:: Exercise ::
Look for the word "allocated" in the material below. Copy each line that has it.

====================

## config.mk

```make
export PLATFORM = sky130hd
export DESIGN_NAME = fetch_unit
export DESIGN_NICKNAME = d
export VERILOG_FILES = /design/src/rtl/fetch_unit.sv
export SDC_FILE = /design/constraint.sdc
export NUM_CORES = 1
export LEC_CHECK = 0
export ABC_AREA = 1
export CORE_MARGIN = 5
export CORE_UTILIZATION = 48
export DETAILED_ROUTE_END_ITERATION = 10
export PLACE_DENSITY = 0.73
export SKIP_LAST_GASP = 1
export SLEW_MARGIN = 15
export SYNTH_ARGS = -nofsm -noshare
export SYNTH_HDL_FRONTEND = slang
export SYNTH_SLANG_ARGS = --single-unit
```

## constraint.sdc

```tcl
create_clock -name clk -period 2.7 [get_ports clk]
set_clock_uncertainty 0.2 [all_clocks]
set_input_delay 0.27 -clock clk [delete_from_list [all_inputs] [get_ports clk]]
set_output_delay 0.27 -clock clk [all_outputs]
set_load 0.02 [all_outputs]
```

## src/rtl/fetch_unit.sv

```systemverilog
// Instruction fetch stage (Q1). Owns the program counter, issues word fetches over a
// request/grant, in-order-response memory port, buffers returned words with their PCs in a
// small FIFO and hands them to Q1/Q2 under valid/ready. A redirect flushes the FIFO and
// marks every outstanding response as stale so it is dropped on arrival.
module fetch_unit #(
  parameter logic [31:0] RESET_PC = 32'h0000_0000,
  parameter int unsigned DEPTH    = 4
) (
  input  logic        clk,
  input  logic        rst_n,
  // Instruction memory port
  output logic        imem_req_op,
  output logic [31:0] imem_addr_op,
  input  logic        imem_gnt_ip,
  input  logic        imem_rvalid_ip,
  input  logic [31:0] imem_rdata_ip,
  // Redirect from Q2 (JAL) / Q4 (taken branch)
  input  logic        redirect_ip,
  input  logic [31:0] redirect_pc_ip,
  // Q1/Q2 pipeline register
  output logic        instr_valid_op,
  output logic [31:0] instr_op,
  output logic [31:0] pc_op,
  output logic [31:0] pc_incr_op,
  input  logic        instr_ready_ip
);

  localparam int unsigned PtrW = $clog2(DEPTH);
  localparam int unsigned CntW = PtrW + 1;
  localparam logic [CntW:0] DepthOcc = (CntW + 1)'(DEPTH);

  // Fetch address and FIFO storage
  logic [31:0]      fetch_pc_q, fetch_pc_d;
  logic [31:0]      pc_q     [DEPTH];
  logic [31:0]      pc_d     [DEPTH];
  logic [31:0]      instr_q  [DEPTH];
  logic [31:0]      instr_d  [DEPTH];
  logic [DEPTH-1:0] filled_q, filled_d;

  // head: oldest allocated, tail: next to allocate, fill: oldest allocated but unfilled
  logic [PtrW-1:0]  head_q, head_d;
  logic [PtrW-1:0]  tail_q, tail_d;
  logic [PtrW-1:0]  fill_q, fill_d;

  // alloc: allocated entries, pend: allocated but unfilled, drop: stale responses owed
  logic [CntW-1:0]  alloc_cnt_q, alloc_cnt_d;
  logic [CntW-1:0]  pend_cnt_q, pend_cnt_d;
  logic [CntW-1:0]  drop_cnt_q, drop_cnt_d;

  logic [CntW:0]    occupancy;
  logic             grant;
  logic             pop;
  logic             fill;
  logic             stale_rsp;

  // Only the word address of the redirect target is used.
  logic             unused_redirect_lsbs;
  assign unused_redirect_lsbs = ^redirect_pc_ip[1:0];

  // Request side and handshakes; req never looks at gnt or ready
  always_comb begin
    occupancy   = {1'b0, alloc_cnt_q} + {1'b0, drop_cnt_q};
    imem_req_op = rst_n && (occupancy < DepthOcc) && !redirect_ip;
    imem_addr_op = fetch_pc_q;
    grant       = imem_req_op && imem_gnt_ip;
    pop         = instr_valid_op && instr_ready_ip;
    stale_rsp   = imem_rvalid_ip && (drop_cnt_q != '0);
    fill        = imem_rvalid_ip && (drop_cnt_q == '0) && (pend_cnt_q != '0);
  end

  // Head entry drives the pipeline register; all of it comes from flops
  always_comb begin
    instr_valid_op = (alloc_cnt_q != '0) && filled_q[head_q];
    instr_op       = instr_q[head_q];
    pc_op          = pc_q[head_q];
    pc_incr_op     = pc_q[head_q] + 32'd4;
  end

  // Next-state: redirect overrides grant, fill and pop
  always_comb begin
    fetch_pc_d  = fetch_pc_q;
    pc_d        = pc_q;
    instr_d     = instr_q;
    filled_d    = filled_q;
    head_d      = head_q;
    tail_d      = tail_q;
    fill_d      = fill_q;
    alloc_cnt_d = alloc_cnt_q;
    pend_cnt_d  = pend_cnt_q;
    drop_cnt_d  = drop_cnt_q;

    if (redirect_ip) begin
      fetch_pc_d  = {redirect_pc_ip[31:2], 2'b00};
      filled_d    = '0;
      head_d      = '0;
      tail_d      = '0;
      fill_d      = '0;
      alloc_cnt_d = '0;
      pend_cnt_d  = '0;
      // Every unfilled entry still has a response coming; a response arriving now is
      // either already counted in drop or is one of those unfilled entries.
      drop_cnt_d  = drop_cnt_q + pend_cnt_q - CntW'(imem_rvalid_ip);
    end else begin
      if (grant) begin
        pc_d[tail_q]     = fetch_pc_q;
        filled_d[tail_q] = 1'b0;
        tail_d           = tail_q + PtrW'(1);
        fetch_pc_d       = fetch_pc_q + 32'd4;
      end
      if (fill) begin
        instr_d[fill_q]  = imem_rdata_ip;
        filled_d[fill_q] = 1'b1;
        fill_d           = fill_q + PtrW'(1);
      end
      if (pop) begin
        filled_d[head_q] = 1'b0;
        head_d           = head_q + PtrW'(1);
      end
      if (stale_rsp) begin
        drop_cnt_d = drop_cnt_q - CntW'(1);
      end
      alloc_cnt_d = alloc_cnt_q + CntW'(grant) - CntW'(pop);
      pend_cnt_d  = pend_cnt_q + CntW'(grant) - CntW'(fill);
    end
  end

  // State registers; storage is cleared too so the head reads as zero in reset
  always_ff @(posedge clk or negedge rst_n) begin
    if (!rst_n) begin
      fetch_pc_q  <= RESET_PC;
      filled_q    <= '0;
      head_q      <= '0;
      tail_q      <= '0;
      fill_q      <= '0;
      alloc_cnt_q <= '0;
      pend_cnt_q  <= '0;
      drop_cnt_q  <= '0;
      for (int unsigned i = 0; i < DEPTH; i++) begin
        pc_q[i]    <= '0;
        instr_q[i] <= '0;
      end
    end else begin
      fetch_pc_q  <= fetch_pc_d;
      filled_q    <= filled_d;
      head_q      <= head_d;
      tail_q      <= tail_d;
      fill_q      <= fill_d;
      alloc_cnt_q <= alloc_cnt_d;
      pend_cnt_q  <= pend_cnt_d;
      drop_cnt_q  <= drop_cnt_d;
      for (int unsigned i = 0; i < DEPTH; i++) begin
        pc_q[i]    <= pc_d[i];
        instr_q[i] <= instr_d[i];
      end
    end
  end

  // Internal invariants and memory-side protocol expectations
  addr_aligned_a: assert property (@(posedge clk) disable iff (!rst_n)
    imem_req_op |-> (imem_addr_op[1:0] == 2'b00));

  addr_stable_a: assert property (@(posedge clk) disable iff (!rst_n)
    (imem_req_op && !imem_gnt_ip) |=> $stable(imem_addr_op));

  rsp_owed_a: assert property (@(posedge clk) disable iff (!rst_n)
    imem_rvalid_ip |-> ((drop_cnt_q != '0) || (pend_cnt_q != '0)));

  occ_bound_a: assert property (@(posedge clk) disable iff (!rst_n)
    occupancy <= DepthOcc);

  pend_bound_a: assert property (@(posedge clk) disable iff (!rst_n)
    pend_cnt_q <= alloc_cnt_q);

endmodule

```

==> metrics.md, run 1 <==
| Metric | Value |
|---|---|
| Initial Util | `48.5%` |
| Synth area leader | `dfrtp_1` |
| MaxCap Viol Count | `0` |
| XOR/XNOR Fraction of Synth Area | `2.23%` |
| N_diodes | `0` |
| Inserted Clock Buffers | `34` |
| Setup-failing EPs final | `44` |
| Top cells by count, synth | `710 x nand2_1, 297 x dfrtp_1, 226 x o21ai_0` |
| Pwr Density | `829 nW/um2` |
| Critical Path RT | `2230 ps` |
| Largest cells by area after synthesis | `dfrtp_1 47%, nand2_1 17%, o21ai_0 7.2%, nor2_1 3.8%, o21ai_1 3.7%` |
| Chip width | `191 um` |
| Post-Synth Adder-Cell Area | `between 2 and 2.5%` |
| Total Neg Setup Slack | `-7980 ps` |
| Leakage | `10.1 nW` |
| R2R Path Start | `head_q[0]` |
| Worst R2R Path Depth | `15` |
| Max IR drop VDD | `455 uV` |
| Antenna violations before repair | `1` |
| Number of flops mapped to enable cells by yosys | `0` |
| CP top delay family | `simple AND/OR/NAND/NOR gates` |
| Largest family of logic cells by synthesized area | `simple AND/OR/NAND/NOR gates` |
| Worst Tran Pin Value | `around 950 ps` |
| Final Hold Violating Endpoints | `0` |
| Fin Hold WS | `13.1 ps` |
| DRC Markers | `0` |
| Netlist cell types | `41` |
| CP Capture Type | `output pin` |
| Failing checks | `negative setup slack` |
| Most common cell in the netlist | `nand2_1` |
| Max_slew headroom | `36.8%` |
| CP most frequent cell | `nand2_1` |
| Starting DRC count in detailed routing | `1095` |
| Mux cell area share after synthesis | `0%` |
| Vias in the first global route | `14800` |
| HP Class | `input pin to flop` |
| Largest net degree at the start of global routing | `144` |
| Ys Warns | `0` |
| Worst hold endpoint | `filled_q[3]` |
| Register-to-register setup slack | `-160 ps` |
| Final net count | `2424` |
| CTS root buffer | `clkbuf_16` |
| Post-Synth Simple-Gate Area | `26.9%` |
| Port bufs | `191` |
| Drt pass-1 iters | `6` |
| FMAX | `approximately 330 MHz` |
| Complex-gate fraction of the synthesized area | `13.7%` |
| Synthesized area per cell | `7.66 um2` |
| Critical Path Start Type | `flop` |
| Row cnt | `66` |
| Latest clock arrival within the worst-skew pair | `520 ps` |
| Synth Register Bits | `297` |
| Post-synth top area share | `47.3%` |
| Syn Inst Count | `2052` |
| HPWL after DPL | `32.3 mm` |
| Worst-path cell chain | `clkinv_8 -> clkbuf_16 -> nand2_1 -> nand2_1 -> nand2_1 -> nand2_1 -> nand2_2 -> nor2_4 -> nand2_1 -> nor2_2 -> nand2_1 -> nand2_1 -> nand2_1 -> buf_6` |
| Antenna-violating nets left | `0` |
| Share of layout cells above drive strength 1 | `about a fifth` |
| Crit Path Category | `flop to output pin` |
| Routed WL | `47.7 mm` |
| Critical Path Fanout Max | `8` |
| Non-Filler Instances | `2794` |
| Period utilisation layout | `113%` |
| Worst Hold Launch | `redirect_ip` |
| Synth Cell Area | `approximately 16000 um2` |
| # IOs | `200` |
| GP Congestion | `0.972` |
| Deepest clock path buffer count | `3` |
| Final worst setup slack | `-355 ps` |
| Vias per inst | `between 5 and 6` |
| DIE AREA | `~36000 um2` |
| RR Endpoint | `alloc_cnt_q[2]` |
| Avg WL per Cell | `around 17 um` |
| Pre-CTS setup slack | `-303 ps` |
| Number of stages on the worst setup path | `14` |
| WHS Path Cells | `5` |
| CP Buf/Inv Count | `3` |
| First-pass GRT wire length | `75.7 mm` |
| RSZ-0062 raised after global routing | `yes` |
| Placed instance count | `2705` |
| Clock transition at path regs | `60 ps` |
| Largest stage delay, worst path | `570 ps` |
| Synth Flop Type | `dfrtp_1` |
| Area Overhead vs Synth | `33.4%` |
| Tmin final | `~3100 ps` |
| Routed vias | `15000` |
| Pins Over Slew Limit | `0` |
| Worst Path Arrival | `2590 ps` |
| Crit-path slowest cell | `dfrtp_4` |
| Status | `finished with violations` |
| Die H | `~190 um` |
| Core area | `32500 um2` |
| CTS Sinks | `297` |
| Post-synthesis sequential area ratio | `47.3%` |
| Filler cells | `2695` |
| GR Overflow Total | `0` |
| TritonCTS clock tree | `done` |
| Aggregate global-route resource usage | `~25%` |
| CTS H-tree lvls | `2` |
| Async SR Flop Fraction | `100%` |
==> how the worst max path moves through the flow <==
stage | to | from | slack [ps]
floorplan | alloc_cnt_q[2] | drop_cnt_q[2] | -130
global placement | pc_incr_op[26] | head_q[0] | -270
detailed placement | pc_incr_op[31] | head_q[0] | -300
CTS | pc_incr_op[31] | head_q[0] | -320
global route | pc_incr_op[15] | head_q[0] | -480
finish | pc_incr_op[31] | head_q[0] | -360
==> area by class of cell <==
cell class                 instances  area, um2  area share, %
inverter                         137        531           2.53
clock inverter                    11        173          0.823
multi-input combinational       1510       7820           37.3
clock buffer                      51       1020           4.88
tap                              442        553           2.64
sequential                       297       7440           35.4
timing repair buffer             346       3440           16.4
==> report_power, final <==
group / total (mW) / switching [mW] / internal [mW]
Clock: 4.84 / 1.90 / 2.94
Combinational: 6.74 / 3.94 / 2.80
Sequential: 5.82 / 0.552 / 5.27
Total: 17.4 / 6.40 / 11.0
==> registers in the layout, indices dropped and copies added (netlist names) <==
signal	flops
head_q	2
fill_q	2
pend_cnt_q	3
tail_q	2
instr_q	128
imem_addr_op	30
alloc_cnt_q	3
drop_cnt_q	3
filled_q	4
pc_q	120
==> kinds of logic (layout without fill, tap and decap cells) <==
family / after synthesis / count (layout)
simple gates: 1028 / 1028
fa+ha+maj: 28 / 28
compound gates: 408 / 408
other cells: 1 / 6
xor+xnor: 40 / 40
buf+inv: 250 / 545
flops: 297 / 297
==> per-layer routing <==
metal	vias to the layer above	GRT usage, %	part of all wire (%)	wire length (um)
met3	107	3.98	6.5	3080
met4	2	7.21	3.1	1460
met5	-	0	0.027	13
met1	7201	34.0	42	20100
met2	537	42.9	48	23000
li1	7150	-	-	-
==> layout by cell type, fill, tap and decap left out, types with 7 or more instances in the layout <==
cell type and count:
nand4_1 10, xor2_1 27, clkbuf_16 37, clkbuf_2 13, nor2_2 24, nand2_2 62
o21ai_0 216, o211ai_1 9, nor3_1 11, buf_6 30, clkdlybuf4s50_1 95, o22ai_1 32
nor2_1 129, buf_12 27, inv_1 121, o21ai_1 123, nand2_1 646, o221ai_1 7
dfrtp_1 295, nand3_2 13, dlygate4sd2_1 13, inv_2 13, nand2_4 21, nand3_1 80
clkdlybuf4s15_2 12, buf_4 119, ha_1 20, clkbuf_8 11, xor2_2 8, nor2_4 21
buf_2 17
==> worst min-delay path: stages <==
cell,delay (ps)
buf_2,100
inv_2,40
buf_4,170
nand2_1,80
nor2_1,40
==> stage by stage <==
step / total power, mW / area, um2 / utilization, %
floorplan: 9.14 / 15800 / -
finish: 17.4 / 21000 / 64.7
global route: 18.4 / 21000 / 64.7
detailed placement: 12.3 / 18800 / 58.1
CTS: 17.0 / 20400 / 62.9
global placement: 12.1 / 18800 / 58.1
==> repair_timing <==
| action | 4_1_cts | 5_1_grt |
|---|---|---|
| gates cloned | 2 | 3 |
| pin swaps | 42 | 53 |
| gates resized for setup | 336 | 216 |
| buffers inserted | 11 | 13 |
| hold buffers | 1 | 0 |
| hold endpoints to repair | 26 | 0 |
| endpoints found under the setup margin | 93 | 87 |
No activity file was read; power rests on OpenSTA's default activity.
==> inputs of run 2 (changes only) <==
--- a/config.mk
+++ b/config.mk
@@ -7,9 +7,10 @@
 export LEC_CHECK = 0
 export ABC_AREA = 1
 export CORE_MARGIN = 5
-export CORE_UTILIZATION = 48
+export CORE_UTILIZATION = 45
 export DETAILED_ROUTE_END_ITERATION = 10
-export PLACE_DENSITY = 0.73
+export PLACE_DENSITY = 0.67
+export SKIP_CTS_REPAIR_TIMING = 1
 export SKIP_LAST_GASP = 1
 export SLEW_MARGIN = 15
 export SYNTH_ARGS = -nofsm -noshare
==> constraint.sdc (replaced) <==
create_clock -name clk -period 3.2 [get_ports clk]
set_clock_uncertainty 0.2 [all_clocks]
set_input_delay 0.32 -clock clk [delete_from_list [all_inputs] [get_ports clk]]
set_output_delay 0.32 -clock clk [all_outputs]
set_load 0.02 [all_outputs]
==> metrics.md, run 2 (synthesized netlist as in run 1, its figures left out) <==
| Metric | Value |
|---|---|
| HP Class | `input pin to flop` |
| Worst Tran Pin Value | `984 ps (+35.7 ps)` |
| Inserted Clock Buffers | `31 (-8.8%)` |
| Critical Path Fanout Max | `10 (+2)` |
| Uppermost routed layer | `met4` |
| Routed vias | `14300 (-4.4%)` |
| Latest clock arrival within the worst-skew pair | `580 ps (+60 ps)` |
| Final Hold Violating Endpoints | `0 (unchanged)` |
| First-pass GRT wire length | `72.9 mm (-3.7%)` |
| Period utilisation layout | `102%` |
| Tmin final | `3250 ps` |
| Max IR drop VDD | `517 uV (+14%)` |
| Net Sw Power | `5.11 mW (-20%)` |
| Part of the power in the clock network | `25.7% (-2.1 points)` |
| MaxCap Viol Count | `0 (unchanged)` |
| Commonest non-fill, non-tap cell in the layout | `nand2_1` |
| Placed instance count | `2668 (-1.4%)` |
| Largest net degree at the start of global routing | `89 (-38%)` |
| Number of flip-flops in the largest register | `128 (unchanged)` |
| Core area | `34500 um2 (+6.4%)` |
| Largest stage delay, worst path | `520 ps (-50 ps)` |
| Worst-path cell chain | `buf_12 -> clkinv_8 -> buf_4 -> clkbuf_16 -> nand2_1 -> nand3_1 -> nand2_1 -> nor2_1 -> nand2_1 -> nor2_1 -> nand3_2 -> nand2_2 -> nand2_1 -> buf_4` |
| Leakage | `10.1 nW (+0.12%)` |
| Avg WL per Cell | `16.6 um (-3.0%)` |
| Starting DRC count in detailed routing | `1017 (-7.1%)` |
| GP Congestion | `0.935 (-3.8%)` |
| Failing checks | `negative setup slack` |
| Non-Filler Instances | `2752 (-1.5%)` |
| Routed WL | `45.6 mm (-4.4%)` |
| Initial Util | `45.5% (-2.9 points)` |
| CP Capture Type | `output pin` |
| Largest reg by FF count | `instr_q` |
| P_int | `8.85 mW (-20%)` |
| Crit-path slowest cell | `dfrtp_4` |
| Chip width | `197 um (+3.1%)` |
| Status | `finished with violations` |
| CTS H-tree lvls | `1 (-1)` |
| Antenna-violating nets left | `0 (unchanged)` |
| Final worst setup slack | `-48.7 ps (+307 ps)` |
| Sequential power share | `35.1% (+1.7 points)` |
| Row cnt | `68 (+3.0%)` |
| Deepest clock path buffer count | `3 (unchanged)` |
| Critical Path RT | `2680 ps (+450 ps)` |
| Dpl cell area | `18200 um2 (-3.3%)` |
| Drt pass-1 iters | `6 (unchanged)` |
| Aggregate global-route resource usage | `22.7% (-2.6 points)` |
| CTS root buffer | `clkbuf_16` |
| Met1 wire length | `20.2 mm (+0.10%)` |
| Most frequent cells in the layout | `641 x nand2_1, 295 x dfrtp_1, 224 x o21ai_0` |
| HPWL after DPL | `30.7 mm (-4.8%)` |
| Setup-failing EPs final | `4 (-91%)` |
| RSZ-0062 raised after global routing | `yes` |
| Critical Path Start Type | `flop` |
| Max_slew headroom | `34.4% (-2.4 points)` |
| Worst Path Arrival | `2730 ps (+140 ps)` |
| Antenna violations before repair | `2 (+1)` |
| DR WL met2 | `21.6 mm (-5.8%)` |
| Vias per inst | `5.21 (-3.0%)` |
| Vias in the first global route | `13700 (-7.7%)` |
| CP most frequent cell | `nand2_1` |
| Pins Over Slew Limit | `0 (unchanged)` |
| Comb pwr share | `39.2% (+0.5 points)` |
| Final net count | `2372 (-2.1%)` |
| DRC Markers | `0 (unchanged)` |
| Switching Fraction | `36.6% (-0.16 points)` |
| # IOs | `200 (unchanged)` |
| Routed wl met3 | `2.76 mm (-10%)` |
| TritonCTS clock tree | `done` |
| Crit Path Category | `flop to output pin` |
| Share of layout cells above drive strength 1 | `15.0% (-5.3 points)` |
| CTS Sinks | `297 (unchanged)` |
| Port bufs | `191 (unchanged)` |
| Area Overhead vs Synth | `28.0%` |
| Pwr Density | `693 nW/um2 (-16%)` |
| FMAX | `308 MHz` |
| DIE AREA | `38800 um2 (+6.3%)` |
| Die H | `197 um (+3.1%)` |
| Filler cells | `3130 (+16%)` |
| Fin area | `20100 um2 (-4.1%)` |
| GR Overflow Total | `0 (unchanged)` |
| Clock transition at path regs | `70 ps (about the same)` |
| Core Util, Final | `58.3% (-6.4 points)` |
| N_diodes | `0 (unchanged)` |
==> run 2: layer usage <==
metal / track usage (%) / vias to the layer above
li1: - / 7050
met1: 31.7 / 6793
met2: 37.6 / 423
met3: 3.45 / 66
met4: 5.65 / 0
met5: 0 / -
==> run 2: stage by stage <==
| step | TNS [ps] | total power, mW | hold slack [ps] | setup slack [ps] |
|---|---|---|---|---|
| after global placement | 0 | 10.1 | -42.0 | 130 |
| after detailed placement | 0 | 10.2 | -42.1 | 86.1 |
| after floorplan | 0 | 7.68 | -176 | 207 |
| final | -100 | 14.0 | 112 | -48.7 |
| after global routing | -2220 | 14.8 | 124 | -231 |
| after CTS | -21130 | 13.8 | -629 | -542 |
==> run 2: area by class of cell <==
type | count | area (um2) | share of cell area, %
repair buffers | 297 | 2990 | 14.9
flip-flops and latches | 297 | 7440 | 36.9
inverters | 137 | 528 | 2.62
multi-input cells | 1510 | 7590 | 37.7
well taps | 455 | 569 | 2.83
clock inverters | 11 | 95.1 | 0.472
clock buffers | 45 | 928 | 4.61
==> run 2: worst paths after layout <==
| path | cells past startpoint | slack (ps) | from | endpoint |
|---|---|---|---|---|
| setup reg to reg | 15 | 350 | head_q[0] | alloc_cnt_q[2] |
| hold reg to reg | 2 | 280 | instr_q[94] | instr_q[94] |
| setup / recovery | 14 | -50 | head_q[0] | pc_incr_op[28] |
| min in group asynchronous | 3 | 260 | rst_n | imem_addr_op[22] |
| max in group asynchronous | 4 | 1150 | rst_n | instr_q[48] |
| hold / removal | 3 | 110 | redirect_pc_ip[3] | imem_addr_op[3] |
==> run 2: power by group through the flow <==
stage	Sequential (mW)	Clock [mW]	Combinational, mW
after floorplan	4.89	0	2.79
final	4.90	3.58	5.48
after CTS	4.87	3.66	5.30
after detailed placement	4.93	0	5.27
after global routing	4.98	3.83	6.01
after global placement	4.91	0	5.19
==> run 2: worst max-delay path: cells and delay by family (launching register included) <==
family                 cells  cell delay, ps
AND/OR/NAND/NOR            9            1020
flip-flops                 1             520
buffers and inverters      5             630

====================

:: Response area ::
  // head: oldest allocated, tail: next to allocate, fill: oldest allocated but unfilled
  // alloc: allocated entries, pend: allocated but unfilled, drop: stale responses owed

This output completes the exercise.